In terms of functionality, the range of the electric car is also important as the infrastructure for charging up the cars in China, or anywhere else for that matter, is patchy. Ghosn’s lesson here is to guarantee a range of more than 300 km.

“You could not guess this through studies,” said Ghosn.

He said on average car owners drive just 50 km a day and less than 1% travel more than 200 km a day, so while 300 km is not a rational demand this is consumers’ preference.

RIDE HAILING

Apart from China and other emerging markets, Ghosn highlighted shared car services as a major growth area.

“Carmakers are preparing themselves for a kind of à la carte demand, which is facilitated by the connectivity and better knowledge of your customer,” Ghosn said.

Many of the world’s ride-hailing startups, such as San Francisco-headquartered Uber, Singapore-headquartered Grab, and China’s Didi Chuxing are also rushing to develop driverless car technology.

Ghosn said the race is fuelled by the desire to cut costs and fear of a knockout competitive blow. For these ride-hailing firms, employing drivers is around 90% of the cost, dwarfing electricity bills and the price of leasing cars.

“That’s why the Uber and Didi are running to be the first one to have this because [they think] if the competition gets it I’m dead,” Ghosn said.

When asked if he foresaw competition for the alliance from ride-hailing upstarts he thought it would be limited.

 

 

“They don’t want to be car companies … The profitability and return on investment doesn’t match what they have in their own activities,” Ghosn said.

Instead, they are more interested in developing applications with carmakers on mobility services, he said.

Didi said on April 24 that it was teaming up with 31 of its auto industry partners, including Renault-Nissan-Mitsubishi, to promote new energy vehicles.

To be sure, there will be competition between carmakers and hide-hailing firms in some cities.

The Renault-Nissan-Mitsubishi alliance is working with city governments to help limit emissions, including by providing robo-taxis. In Paris, for example, Mayor Anne Hidalgo is working with Renault on her plan to phase out the internal combustion engine by 2030.

REGULATION

In the meantime, investors in listed carmakers and startups should not overlook the development risks and the potential for a regulatory backlash over the safety of driverless cars.

“The restrictions and specification that are going to be put on these technologies are going to be very strict,” Ghosn said.

Ghosn emphasised that the vast majority of road accidents are caused by human error, so autonomous vehicles are ultimately safer and will have a benefial impact on society.

Driverless cars could yield up to 400 billion hours of extra free time per year, which could translate into enormous business opportunities for e-commerce, music, and games, as well as other forms of entertainment that can be enjoyed while travelling, according to analysts at investment bank Morgan Stanley.

“The commercial benefit of the driverless car is huge.

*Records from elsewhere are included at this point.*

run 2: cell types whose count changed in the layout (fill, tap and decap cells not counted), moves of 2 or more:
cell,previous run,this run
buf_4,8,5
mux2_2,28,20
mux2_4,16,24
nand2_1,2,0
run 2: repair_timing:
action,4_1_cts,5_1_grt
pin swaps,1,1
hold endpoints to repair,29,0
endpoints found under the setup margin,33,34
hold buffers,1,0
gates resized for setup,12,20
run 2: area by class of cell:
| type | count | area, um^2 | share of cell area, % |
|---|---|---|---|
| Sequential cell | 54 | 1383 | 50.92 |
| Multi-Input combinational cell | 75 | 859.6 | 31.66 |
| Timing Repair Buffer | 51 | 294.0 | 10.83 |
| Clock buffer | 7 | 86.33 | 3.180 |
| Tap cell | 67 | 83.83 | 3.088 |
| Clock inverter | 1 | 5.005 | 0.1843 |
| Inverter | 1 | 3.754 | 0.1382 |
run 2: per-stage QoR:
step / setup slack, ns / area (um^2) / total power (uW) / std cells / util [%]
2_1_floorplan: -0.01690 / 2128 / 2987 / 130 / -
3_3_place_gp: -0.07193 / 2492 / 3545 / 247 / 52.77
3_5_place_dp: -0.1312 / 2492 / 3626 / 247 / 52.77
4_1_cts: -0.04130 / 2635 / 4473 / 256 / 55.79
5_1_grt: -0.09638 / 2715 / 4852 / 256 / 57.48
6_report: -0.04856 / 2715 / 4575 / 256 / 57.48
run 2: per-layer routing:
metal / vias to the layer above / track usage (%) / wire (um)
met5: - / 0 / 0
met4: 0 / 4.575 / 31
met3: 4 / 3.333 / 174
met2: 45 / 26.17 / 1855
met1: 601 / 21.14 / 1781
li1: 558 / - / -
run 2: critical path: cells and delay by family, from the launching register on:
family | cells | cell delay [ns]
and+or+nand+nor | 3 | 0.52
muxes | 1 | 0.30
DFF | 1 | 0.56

You can imagine the Amazon, pizza delivery, the Alibaba delivery of goods by driverless cars would be a huge breakthrough,” Ghosn said.

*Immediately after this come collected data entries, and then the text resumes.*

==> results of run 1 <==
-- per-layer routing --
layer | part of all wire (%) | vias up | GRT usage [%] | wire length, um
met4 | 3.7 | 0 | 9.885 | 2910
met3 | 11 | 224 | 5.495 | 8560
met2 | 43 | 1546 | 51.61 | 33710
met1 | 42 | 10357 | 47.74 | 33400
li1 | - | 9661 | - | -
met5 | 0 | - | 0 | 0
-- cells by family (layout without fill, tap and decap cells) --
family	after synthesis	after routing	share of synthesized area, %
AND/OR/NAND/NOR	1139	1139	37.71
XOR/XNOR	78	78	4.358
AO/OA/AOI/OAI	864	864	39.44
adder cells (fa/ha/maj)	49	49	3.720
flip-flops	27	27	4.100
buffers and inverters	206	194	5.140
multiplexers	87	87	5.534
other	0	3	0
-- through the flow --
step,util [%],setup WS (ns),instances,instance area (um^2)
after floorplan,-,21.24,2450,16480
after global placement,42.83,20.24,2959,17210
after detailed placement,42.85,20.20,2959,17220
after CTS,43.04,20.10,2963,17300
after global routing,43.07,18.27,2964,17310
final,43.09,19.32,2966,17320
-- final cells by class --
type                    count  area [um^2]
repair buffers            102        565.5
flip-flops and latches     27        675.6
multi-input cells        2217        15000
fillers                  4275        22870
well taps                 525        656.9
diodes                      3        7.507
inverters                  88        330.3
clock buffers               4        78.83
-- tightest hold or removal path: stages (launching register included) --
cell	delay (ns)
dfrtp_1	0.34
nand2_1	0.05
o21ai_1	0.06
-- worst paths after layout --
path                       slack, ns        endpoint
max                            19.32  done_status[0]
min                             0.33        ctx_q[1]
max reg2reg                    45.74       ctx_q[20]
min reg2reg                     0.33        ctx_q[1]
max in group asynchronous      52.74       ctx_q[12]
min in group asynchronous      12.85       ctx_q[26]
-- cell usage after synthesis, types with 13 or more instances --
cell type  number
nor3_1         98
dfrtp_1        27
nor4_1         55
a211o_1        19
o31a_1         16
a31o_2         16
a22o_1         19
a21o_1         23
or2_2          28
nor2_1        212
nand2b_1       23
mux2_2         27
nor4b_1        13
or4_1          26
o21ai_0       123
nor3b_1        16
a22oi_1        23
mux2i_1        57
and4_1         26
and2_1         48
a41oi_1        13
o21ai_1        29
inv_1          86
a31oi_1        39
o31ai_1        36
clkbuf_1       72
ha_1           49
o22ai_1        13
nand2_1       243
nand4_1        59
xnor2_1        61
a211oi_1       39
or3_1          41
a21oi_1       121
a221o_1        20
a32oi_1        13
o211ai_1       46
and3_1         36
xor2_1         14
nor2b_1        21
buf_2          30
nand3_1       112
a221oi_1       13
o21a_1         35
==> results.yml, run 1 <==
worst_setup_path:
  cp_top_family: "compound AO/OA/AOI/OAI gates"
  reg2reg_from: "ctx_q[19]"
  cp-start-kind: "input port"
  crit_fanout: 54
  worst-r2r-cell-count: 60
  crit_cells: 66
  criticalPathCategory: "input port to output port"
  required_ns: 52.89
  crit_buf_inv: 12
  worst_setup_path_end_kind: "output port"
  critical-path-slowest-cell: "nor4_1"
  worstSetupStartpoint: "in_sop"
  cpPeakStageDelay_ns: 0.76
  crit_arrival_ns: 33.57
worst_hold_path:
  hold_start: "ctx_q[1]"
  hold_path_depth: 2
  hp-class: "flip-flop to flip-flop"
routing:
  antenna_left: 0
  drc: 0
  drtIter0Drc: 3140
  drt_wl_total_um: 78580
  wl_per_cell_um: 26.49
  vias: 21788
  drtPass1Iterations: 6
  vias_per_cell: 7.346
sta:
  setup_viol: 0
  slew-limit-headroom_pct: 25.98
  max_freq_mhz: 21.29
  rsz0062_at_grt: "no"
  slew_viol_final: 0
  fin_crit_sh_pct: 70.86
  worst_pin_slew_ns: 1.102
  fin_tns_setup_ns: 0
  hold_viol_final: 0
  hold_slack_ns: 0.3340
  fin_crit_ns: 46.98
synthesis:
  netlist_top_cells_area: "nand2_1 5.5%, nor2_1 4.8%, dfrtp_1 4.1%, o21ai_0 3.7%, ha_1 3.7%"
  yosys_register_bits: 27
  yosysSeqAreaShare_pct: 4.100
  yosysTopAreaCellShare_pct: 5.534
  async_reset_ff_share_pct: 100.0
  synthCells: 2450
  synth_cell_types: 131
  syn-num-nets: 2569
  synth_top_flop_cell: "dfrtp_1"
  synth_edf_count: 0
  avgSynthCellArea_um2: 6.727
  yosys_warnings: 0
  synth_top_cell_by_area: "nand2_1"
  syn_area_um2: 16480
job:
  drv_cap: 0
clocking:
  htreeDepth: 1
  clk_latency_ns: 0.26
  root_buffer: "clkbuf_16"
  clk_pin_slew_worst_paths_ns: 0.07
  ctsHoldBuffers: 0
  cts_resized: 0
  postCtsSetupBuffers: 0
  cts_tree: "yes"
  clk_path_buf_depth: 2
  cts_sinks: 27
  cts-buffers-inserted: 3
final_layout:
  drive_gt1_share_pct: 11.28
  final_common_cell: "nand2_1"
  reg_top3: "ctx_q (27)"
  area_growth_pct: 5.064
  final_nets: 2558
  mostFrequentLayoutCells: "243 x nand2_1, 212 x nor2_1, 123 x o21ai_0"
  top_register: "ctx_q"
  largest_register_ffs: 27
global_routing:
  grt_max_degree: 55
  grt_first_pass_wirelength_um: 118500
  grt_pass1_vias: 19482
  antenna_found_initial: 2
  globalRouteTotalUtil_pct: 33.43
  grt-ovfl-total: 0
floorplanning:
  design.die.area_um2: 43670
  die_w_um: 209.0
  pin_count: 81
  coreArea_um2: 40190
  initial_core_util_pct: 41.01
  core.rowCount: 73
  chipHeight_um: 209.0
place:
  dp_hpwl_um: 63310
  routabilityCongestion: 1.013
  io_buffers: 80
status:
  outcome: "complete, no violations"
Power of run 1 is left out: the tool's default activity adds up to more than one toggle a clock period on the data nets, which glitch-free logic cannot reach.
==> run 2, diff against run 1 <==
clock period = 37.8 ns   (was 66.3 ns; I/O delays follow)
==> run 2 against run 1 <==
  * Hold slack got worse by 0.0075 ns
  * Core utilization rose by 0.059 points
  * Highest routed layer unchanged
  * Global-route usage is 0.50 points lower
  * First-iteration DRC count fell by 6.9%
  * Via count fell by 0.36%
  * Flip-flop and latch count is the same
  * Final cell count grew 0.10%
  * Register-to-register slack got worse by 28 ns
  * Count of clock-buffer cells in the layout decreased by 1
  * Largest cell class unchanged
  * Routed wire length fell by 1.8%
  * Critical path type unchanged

To be sure, that assumes the societies and economies of tomorrow adjust effectively to the new technology, by employing people in new ways to fuel consumer spending as millions of driving-related jobs are lost.

 

 

When autonomous vehicle adoption peaks by 2042, the new technology will put US drivers out of work at a rate of 300,000 a year, according to a report from investment bank Goldman Sachs.

Another potential brake on driverless cars is that governments will want to control politically sensitive activities, such as the data they collect.

To work effectively, self-driving applications will need to analyse a huge amount of technical data just to “see” the world around a vehicle.

Automobile experts estimate that a fully autonomous car will generate 4,000 gigabytes of data each day – equivalent to about 1,000 high-definition movies – and that it will take more than an hour to transfer all the data even at the fastest speed on a 4G network.

Governments will also want to check that a car’s cybersecurity is robust enough to stop hackers from deviating a car from its course.

“Only the government can say we checked the car [and] what is in the car, [and it] is for me acceptable and is cyber safe,” said Ghosn.